Waldshut-Tingen: Messerstecherei unter betrunkenen Eritreern

In der Nacht zum Samstag kam es in einem Stadtteil von Waldshut-Tiengen zu einer Gewalttat, bei der ein Mann durch einen Messerstich schwer verletzt wurde.

Nach den bisherigen Ermittlungen der Polizei brach kurz vor Mitternacht zwischen zwei Eritreern, die gemeinsam ein Zimmer in einer Privatunterkunft bewohnen, ein lautstarker Streit aus. Im dessen Verlauf soll einer auf den anderen mit einem Messer eingestochen haben. Ein Zeuge griff sofort ein und hielt den Tatverdächtigen mit einem Besen in Schach.
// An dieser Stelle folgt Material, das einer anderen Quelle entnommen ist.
Context: an optimization exercise on an open-source flow, tuned for small area, a short achievable clock period and few clock cycles per item. The choices shown serve that exercise and are no tape-out recipe. Where RTL was checked, it was by simulation tests only, not by an equivalence proof against the original. The RTL of runs 2 and 5 to 7 was laid out without a check of its function. No activity file was given, so power comes from the tool's default toggle rates.

**flow/design.v**
```verilog
module gr_pe (
    input  wire       clk,
    input  wire       rst,
    input  wire       init,        
    input  wire       obs_valid,   
    input  wire [7:0] obs_rank,
    output reg  [2:0] k
);
    reg  [15:0] sum;
    reg  [7:0]  count;
    wire [15:0] sum_next = sum + {8'd0, obs_rank};
    function [2:0] retune;
        input [15:0] s;
        begin
            if      (s[15]) retune = 3'd7;
            else if (s[14]) retune = 3'd6;
            else if (s[13]) retune = 3'd5;
            else if (s[12]) retune = 3'd4;
            else if (s[11]) retune = 3'd3;
            else if (s[10]) retune = 3'd2;
            else if (s[9])  retune = 3'd1;
            else            retune = 3'd0;
        end
    endfunction
    always @(posedge clk) begin
        if (rst || init) begin
            k     <= 3'd3;
            sum   <= 16'd0;
            count <= 8'd0;
        end else if (obs_valid) begin
            if (count == 8'd255) begin
                k     <= retune(sum_next);
                sum   <= 16'd0;
                count <= 8'd0;
            end else begin
                sum   <= sum_next;
                count <= count + 8'd1;
            end
        end
    end
endmodule
module gr_encoder (
    input  wire        clk,
    input  wire        rst,
    input  wire        in_valid,
    output wire        in_ready,
    input  wire        in_eos,
    input  wire [7:0]  in_rank,
    output reg         out_valid,
    input  wire        out_ready,
    output reg  [31:0] out_word,
    output reg         out_last
);
    wire [8:0]  in_sym = in_eos ? 9'd256 : {1'b0, in_rank};
    reg         bv;
    reg  [8:0]  bq;           
    reg  [7:0]  btail;        
    reg  [5:0]  bqk;          
    reg         beos;
    reg  [30:0] acc;          
    reg  [4:0]  cnt;          
    reg  [2:0]  zc;           
    reg         flush;        
    wire [2:0]  k;
    wire        a_eos  = in_eos;
    wire [8:0]  a_q    = in_sym >> k;
    wire [6:0]  a_r    = in_sym[6:0] & ((7'd1 << k) - 7'd1);
    wire [5:0]  a_qk   = a_q[5:0] + {3'd0, k} + 6'd1;
    wire [5:0]  pos5   = {1'b0, cnt} + {1'b0, bq[4:0]};
    wire        zstep  = (bq[8:5] != 4'd0) || pos5[5];
    wire [3:0]  zw     = bq[8:5] + {3'd0, pos5[5]};         
    wire [5:0]  tot    = {1'b0, cnt} + bqk;
    wire        wfull  = tot[5];
    wire [7:0]  t0     = btail;
    wire [8:0]  t1     = pos5[0] ? {t0, 1'b0}  : {1'b0, t0};
    wire [10:0] t2     = pos5[1] ? {t1, 2'd0}  : {2'd0, t1};
    wire [14:0] t3     = pos5[2] ? {t2, 4'd0}  : {4'd0, t2};
    wire [22:0] t4     = pos5[3] ? {t3, 8'd0}  : {8'd0, t3};
    wire [38:0] t5     = pos5[4] ? {t4, 16'd0} : {16'd0, t4};
    wire        zfit   = !(pos5[4] && pos5[3]) && !beos;
    wire        free   = !out_valid || out_ready;
    wire        zbusy  = (zc != 3'd0);
    wire        oslot  = free && !zbusy;                    
    wire        pk_out = flush || zstep || wfull || beos;   
    wire        pk_go  = (flush || bv) && (!pk_out || oslot);
    wire        bdone  = pk_go && !flush && (!zstep || zfit);
    assign in_ready = !bv || bdone;
    wire        bload  = in_valid && in_ready;
    gr_pe u_pe (
        .clk       (clk),
        .rst       (rst),
        .init      (bload && a_eos),
        .obs_valid (bload && !a_eos),
        .obs_rank  (in_rank),
        .k         (k)
    );
    always @(posedge clk) begin
        if (rst)
            bv <= 1'b0;
        else if (bload)
            bv <= 1'b1;
        else if (bdone)
            bv <= 1'b0;
    end
    always @(posedge clk) begin
        if (bload) begin
            bq    <= a_q;
            btail <= {a_r, 1'b1};
            bqk   <= a_qk;
            beos  <= a_eos;
        end else if (pk_go && !flush && zstep && !zfit) begin
            bq    <= 9'd0;
            bqk   <= bqk - bq[5:0];
        end
    end
    wire        tsend  = !(flush || zstep);
    wire [31:0] ow     = {1'b0, acc} | (t5[31:0] & {32{tsend}});
    wire        olast  = flush || (!zstep && beos && (!wfull || tot[4:0] == 5'd0));
    wire        ka     = !flush && !zstep && !wfull && !beos;
    wire        kt     = !flush && (zstep ? zfit : (!wfull && !beos));
    wire        kh     = !flush && !zstep && wfull;
    wire [30:0] acc_n  = (acc & {31{ka}}) | (t5[30:0] & {31{kt}})
                         | ({24'd0, t5[38:32]} & {31{kh}});
    wire [4:0]  cnt_n  = flush ? 5'd0 : zstep ? (zfit ? tot[4:0] : pos5[4:0])
                         : (beos && !wfull) ? 5'd0 : tot[4:0];
    always @(posedge clk) begin
        if (rst) begin
            acc       <= 31'd0;
            cnt       <= 5'd0;
            zc        <= 3'd0;
            flush     <= 1'b0;
            out_valid <= 1'b0;
        end else begin
            if (out_ready)
                out_valid <= 1'b0;
            if (zbusy && free) begin
                out_valid <= 1'b1;
                zc        <= zc - 3'd1;
            end
            if (pk_go) begin
                acc   <= acc_n;
                cnt   <= cnt_n;
                flush <= !flush && !zstep && wfull && beos && (tot[4:0] != 5'd0);
                if (pk_out)
                    out_valid <= 1'b1;
                if (!flush && zstep)
                    zc    <= zw[2:0] - 3'd1;
            end
        end
    end
    always @(posedge clk) begin
        if (zbusy && free) begin
            out_word <= 32'd0;
            out_last <= 1'b0;
        end else if (pk_go && pk_out) begin
            out_word <= ow;
            out_last <= olast;
        end
    end
endmodule
module gr_decoder (
    input  wire        clk,
    input  wire        rst,
    input  wire        in_valid,
    output wire        in_ready,
    input  wire [31:0] in_word,
    output reg         out_valid,
    input  wire        out_ready,
    output wire [7:0]  out_rank,
    output reg         out_eos
);
    localparam W = 16;
    reg  [31:0] w0, w1;       
    reg         v0, v1;       
    reg         wp;           
    reg         h0, h1;       
    reg  [5:0]  p;            
    reg  [8:0]  qacc;         
    reg  [6:0]  o_r;
    reg  [7:0]  o_q;
    reg  [2:0]  o_k;
    reg  [2:0]  k;
    reg  [7:0]  count;
    reg  [15:0] sum;
    reg         obs;          
    reg         retune;       
    reg         clr;          
    wire        full  = v0 && v1;
    assign in_ready = !full;
    wire        push  = in_valid && !full;
    wire        free  = !out_valid || out_ready;
    wire        cur   = p[5];
    wire        cv    = cur ? v1 : v0;           
    wire        nv    = cur ? v0 : v1;           
    wire [4:0]  po    = p[4:0];
    wire [63:0] ring  = {w1, w0};
    wire [46:0] l5;
    wire [30:0] l4;
    wire [22:0] l3;
    wire [18:0] l2;
    wire [16:0] l1;
    wire [W-1:0] raw, win;
    genvar gi;
    generate
        for (gi = 0; gi < 47; gi = gi + 1) begin : g_l5
            assign l5[gi] = p[5] ? ring[(gi + 32) % 64] : ring[gi];
        end
        for (gi = 0; gi < 31; gi = gi + 1) begin : g_l4
            assign l4[gi] = p[4] ? l5[gi + 16] : l5[gi];
        end
        for (gi = 0; gi < 23; gi = gi + 1) begin : g_l3
            assign l3[gi] = p[3] ? l4[gi + 8] : l4[gi];
        end
        for (gi = 0; gi < 19; gi = gi + 1) begin : g_l2
            assign l2[gi] = p[2] ? l3[gi + 4] : l3[gi];
        end
        for (gi = 0; gi < 17; gi = gi + 1) begin : g_l1
            assign l1[gi] = p[1] ? l2[gi + 2] : l2[gi];
        end
        for (gi = 0; gi < W; gi = gi + 1) begin : g_l0
            assign raw[gi] = p[0] ? l1[gi + 1] : l1[gi];
            assign win[gi] = raw[gi] && (nv || (po <= 5'd31 - gi));
        end
    endgenerate
    reg  [W-1:0] first;
    reg  [3:0]  tz;
    integer fi, fb;
    always @(*) begin
        for (fi = 0; fi < W; fi = fi + 1)
            first[fi] = win[fi] && ((win & ((16'd1 << fi) - 16'd1)) == 16'd0);
        for (fb = 0; fb < 4; fb = fb + 1) begin
            tz[fb] = 1'b0;
            for (fi = 0; fi < W; fi = fi + 1)
                if ((fi >> fb) & 1)
                    tz[fb] = tz[fb] | first[fi];
        end
    end
    wire        found = (win != {W{1'b0}});
    reg  [6:0]  rb;
    integer ri, rj;
    always @(*)
        for (rj = 0; rj < 7; rj = rj + 1) begin
            rb[rj] = 1'b0;
            for (ri = 0; ri + rj + 1 < W; ri = ri + 1)
                rb[rj] = rb[rj] | (first[ri] & win[ri + rj + 1]);
        end
    wire [6:0]  lim_s = 7'd31 - {2'd0, po} - {4'd0, k};    
    wire [3:0]  lim_w = 4'd15 - {1'b0, k};
    wire [9:0]  thr   = (10'd256 >> k) - {1'b0, qacc};       
    reg  [W-1:0] m_s, m_fit, m_lo;
    integer mi;
    always @(*)
        for (mi = 0; mi < W; mi = mi + 1) begin
            m_s[mi]   = !lim_s[6] && (lim_s[5:0] >= mi);
            m_fit[mi] = (mi <= lim_w) && (nv || m_s[mi]);
            m_lo[mi]  = !thr[9] && (thr > mi);
        end
    wire        fit   = (win & m_fit) != {W{1'b0}};
    wire        in_s  = (win & m_s) != {W{1'b0}};
    wire        d_eos = (win & m_lo) == {W{1'b0}};
    wire        lo0   = (win[7:0] == 8'd0);
    wire [5:0]  p_k   = p + {3'd0, k} + 6'd1;
    reg  [5:0]  p_fit;
    reg  [5:0]  p_ki;
    integer pi, pb;
    always @(*) begin
        p_fit = 6'd0;
        for (pi = 0; pi < W; pi = pi + 1) begin
            p_ki  = p_k + pi;
            for (pb = 0; pb < 6; pb = pb + 1)
                p_fit[pb] = p_fit[pb] | (first[pi] & p_ki[pb]);
        end
    end
    wire [5:0]  p_8   = p + 6'd8;
    wire        lowp  = (po <= 5'd16);
    wire        zfull = lowp ? !(cur ? h1 : h0) : nv;
    wire [5:0]  p_z   = zfull ? p + 6'd16 : {!cur, 5'd0};
    wire [5:0]  z     = zfull ? 6'd16 : 6'd32 - {1'b0, po};
    wire [9:0]  q_8   = {1'b0, qacc} + 10'd8;
    wire [9:0]  q_z   = {1'b0, qacc} + {4'd0, z};
    wire        go    = cv && !retune;
    wire        emit  = go && fit && free;
    wire        zrun  = go && !fit && (!found || lo0);
    wire        dropx = emit && d_eos;
    wire        drop2 = dropx && !in_s;                  
    wire        sel_fit = emit && !d_eos;
    wire [9:0]  qz    = found ? q_8 : q_z;
    wire [5:0]  p_zr  = found ? p_8 : p_z;
    wire [5:0]  p_drp = drop2 ? {cur, 5'd0} : {!cur, 5'd0};
    wire [5:0]  p_erl = dropx ? p_drp : (zrun ? p_zr : p);
    wire [5:0]  p_d   = sel_fit ? p_fit : p_erl;
    wire        clr_c = dropx || (sel_fit && (p_fit[5] != cur))
                        || (zrun && (p_zr[5] != cur));
    wire        clr0  = cur ? drop2 : clr_c;
    wire        clr1  = cur ? clr_c : drop2;
    always @(posedge clk) begin
        if (rst) begin
            v0 <= 1'b0;
            v1 <= 1'b0;
            wp <= 1'b0;
            p  <= 6'd0;
        end else begin
            p  <= p_d;
            v0 <= (v0 && !clr0) || (push && !wp);
            v1 <= (v1 && !clr1) || (push && wp);
            if (push)
                wp <= !wp;
        end
    end
    always @(posedge clk) begin
        if (push && !wp) begin
            w0 <= in_word;
            h0 <= (in_word[31:16] == 16'd0);
        end
        if (push && wp) begin
            w1 <= in_word;
            h1 <= (in_word[31:16] == 16'd0);
        end
    end
    always @(posedge clk) begin
        if (rst) begin
            qacc      <= 9'd0;
            out_valid <= 1'b0;
        end else begin
            if (out_ready)
                out_valid <= 1'b0;
            if (emit) begin
                out_valid <= 1'b1;
                qacc      <= 9'd0;
            end else if (zrun) begin
                qacc      <= qz[8] ? 9'd256 : qz[8:0];
            end
        end
    end
    always @(posedge clk) begin
        if (emit) begin
            o_r     <= rb & ((7'd1 << k) - 7'd1);
            o_q     <= qacc[7:0] + {4'd0, tz};
            o_k     <= k;
            out_eos <= d_eos;
        end
    end
    assign out_rank = out_eos ? 8'd0 : ((o_q << o_k) | {1'b0, o_r});
    wire [15:0] sum_next = sum + {8'd0, out_rank};
    wire [7:0]  count_c  = clr ? 8'd0 : count;
    function [2:0] retune_k;
        input [15:0] s;
        begin
            if      (s[15]) retune_k = 3'd7;
            else if (s[14]) retune_k = 3'd6;
            else if (s[13]) retune_k = 3'd5;
            else if (s[12]) retune_k = 3'd4;
            else if (s[11]) retune_k = 3'd3;
            else if (s[10]) retune_k = 3'd2;
            else if (s[9])  retune_k = 3'd1;
            else            retune_k = 3'd0;
        end
    endfunction
    always @(posedge clk) begin
        if (rst) begin
            k      <= 3'd3;
            count  <= 8'd0;
            sum    <= 16'd0;
            obs    <= 1'b0;
            retune <= 1'b0;
            clr    <= 1'b0;
        end else begin
            clr    <= dropx;
            obs    <= emit && !d_eos;
            retune <= emit && !d_eos && (count_c == 8'd255);
            count  <= count_c + {7'd0, emit && !d_eos};
            if (dropx)
                k <= 3'd3;
            else if (obs && retune)
                k <= retune_k(sum_next);
            if (clr || (obs && retune))
                sum <= 16'd0;
            else if (obs)
                sum <= sum_next;
        end
    end
endmodule
module gr_codec (
    input  wire        clk,
    input  wire        rst,
    input  wire        enc_in_valid,
    output wire        enc_in_ready,
    input  wire        enc_in_eos,
    input  wire [7:0]  enc_in_rank,
    output wire        enc_out_valid,
    input  wire        enc_out_ready,
    output wire [31:0] enc_out_word,
    output wire        enc_out_last,
    input  wire        dec_in_valid,
    output wire        dec_in_ready,
    input  wire [31:0] dec_in_word,
    output wire        dec_out_valid,
    input  wire        dec_out_ready,
    output wire [7:0]  dec_out_rank,
    output wire        dec_out_eos
);
    gr_encoder u_enc (
        .clk       (clk),
        .rst       (rst),
        .in_valid  (enc_in_valid),
        .in_ready  (enc_in_ready),
        .in_eos    (enc_in_eos),
        .in_rank   (enc_in_rank),
        .out_valid (enc_out_valid),
        .out_ready (enc_out_ready),
        .out_word  (enc_out_word),
        .out_last  (enc_out_last)
    );
    gr_decoder u_dec (
        .clk       (clk),
        .rst       (rst),
        .in_valid  (dec_in_valid),
        .in_ready  (dec_in_ready),
        .in_word   (dec_in_word),
        .out_valid (dec_out_valid),
        .out_ready (dec_out_ready),
        .out_rank  (dec_out_rank),
        .out_eos   (dec_out_eos)
    );
endmodule
```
Gleichzeitig brachte er das schwer verletzte Opfer in Sicherheit und leistete Erste Hilfe. Die über Notruf alarmierte Polizei war wenig später zur Stelle, überwältigte den alkoholisierten Mann und nahm ihn vorläufig fest. Das 20-jährige Opfer wurde von einem Notarzt versorgt und anschließend vom Rettungsdienst in eine Klinik gebracht.

Die Staatsanwaltschaft Waldshut-Tiengen beantragte gegen den 21-jährigen Beschuldigten Haftbefehl. Ein Haftrichter entsprach dem Antrag und ordnete die Untersuchungshaft an. Die Ermittlungen dauern an.